Wamendagri Dorong DPRD Kawal APBD agar Lebih Produktif dan Berdampak bagi Masyarakat
Foto: Wakil Menteri Dalam Negeri (Wamendagri) Bima Arya Sugiarto.

Pantau - Wakil Menteri Dalam Negeri Bima Arya Sugiarto mendorong DPRD di seluruh Indonesia memperkuat pengawasan terhadap Anggaran Pendapatan dan Belanja Daerah agar penggunaannya mampu meningkatkan produktivitas, investasi, pembangunan infrastruktur, kualitas sumber daya manusia, dan lapangan pekerjaan.

Bima mengatakan DPRD memiliki peran penting dalam memperkuat kemampuan daerah di tengah tantangan digitalisasi, persoalan batas wilayah, hingga perbedaan kapasitas fiskal antardaerah.

“Intinya bukan hanya otonomi, tapi daerah yang berdaya. Nah daerah yang berdaya ini tidak mungkin kalau DPRD-nya tidak berdaya. Kalau DPRD-nya tidak berperan,” kata Bima dalam keterangannya di Jakarta, Minggu (30/8/2026).

Pernyataan tersebut disampaikan Bima saat menghadiri Seminar dan Rapat Kerja Nasional Asosiasi Dewan Perwakilan Rakyat Daerah Kabupaten Seluruh Indonesia di Jakarta.

Ketergantungan Daerah terhadap Transfer Pusat Disorot

Bima menilai perjalanan desentralisasi selama lebih dari dua dekade perlu dievaluasi untuk melihat efektivitas kewenangan daerah dalam menghasilkan dampak bagi masyarakat.

Menurut dia, perkembangan zaman juga membuat pola pengawasan terhadap pemerintahan daerah tidak dapat terus dilakukan secara seragam.

Bima turut menyoroti masih besarnya ketergantungan sebagian pemerintah daerah terhadap transfer dari pemerintah pusat sehingga desentralisasi perlu disertai penguatan kapasitas ekonomi dan fiskal daerah.

“Otonomi daerah sudah 30 tahun, tapi kapasitas fiskal pemerintah daerah itu nggak menguat secara signifikan. Sebagian besar masih bergantung pada transfer pusat ke daerah. Jadi desentralisasi yang dibagikan itu, kewenangan yang dibagi itu, tidak serta-merta membuat kapasitas fiskal menguat,” ujarnya.

APBD Diminta Berorientasi pada Hasil

Bima mengingatkan keberhasilan pengelolaan APBD tidak cukup diukur berdasarkan tingginya serapan anggaran atau rendahnya sisa lebih perhitungan anggaran.
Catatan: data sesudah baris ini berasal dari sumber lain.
==> config.mk <==
export PLATFORM = sky130hd
export DESIGN_NAME = wmrq_ram
export DESIGN_NICKNAME = d
export VERILOG_FILES = /design/src/design/wmrq_ram.sv
export SDC_FILE = /design/constraint.sdc
export NUM_CORES = 1
export LEC_CHECK = 0
export ABC_AREA = 1
export BUFFER_PORTS_ARGS = -buffer_cell sky130_fd_sc_hd__buf_2
export CORE_ASPECT_RATIO = 1.75
export CORE_UTILIZATION = 61
export CTS_CLUSTER_DIAMETER = 40
export CTS_CLUSTER_SIZE = 16
export DETAILED_ROUTE_END_ITERATION = 10
export PLACE_DENSITY = 0.79
export SLEW_MARGIN = 20
export SYNTH_ARGS = -nofsm -noshare
export SYNTH_HDL_FRONTEND = slang
export SYNTH_SLANG_ARGS = --single-unit
==> constraint.sdc <==
create_clock -name clk -period 1.1 [get_ports clk]
set_input_delay 0.055 -clock clk [delete_from_list [all_inputs] [get_ports clk]]
set_output_delay 0.055 -clock clk [all_outputs]
set_load 0.02 [all_outputs]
Pembahasan APBD, menurut dia, perlu lebih diarahkan pada hasil dan dampak nyata yang diterima masyarakat dari penggunaan anggaran daerah.

DPRD bersama kepala daerah perlu memastikan anggaran mampu mendorong investasi, memperkuat infrastruktur, menekan biaya transaksi, meningkatkan kualitas sumber daya manusia, dan menciptakan kesempatan kerja.

“Jadi APBD harus jadi (pemicu) produktivitas, investasi, lapangan pekerjaan, dan lain-lain,” kata Bima.

DPRD Didorong Perkuat Pengawasan Eksekutif

Bima juga mendorong DPRD meningkatkan fungsi pengawasan terhadap kinerja eksekutif agar kebijakan dan penggunaan anggaran menghasilkan capaian pembangunan yang terukur.

Penguatan kapasitas DPRD dinilai perlu mengikuti perkembangan dan perubahan pendekatan dalam penyelenggaraan pemerintahan daerah.

“Hal-hal lain yang kita titip juga, Pak Menteri (Mendagri) titipkan agar dipikirkan bagaimana DPRD ini harus selalu upgrade dengan pendekatan dan perkembangan,” tuturnya.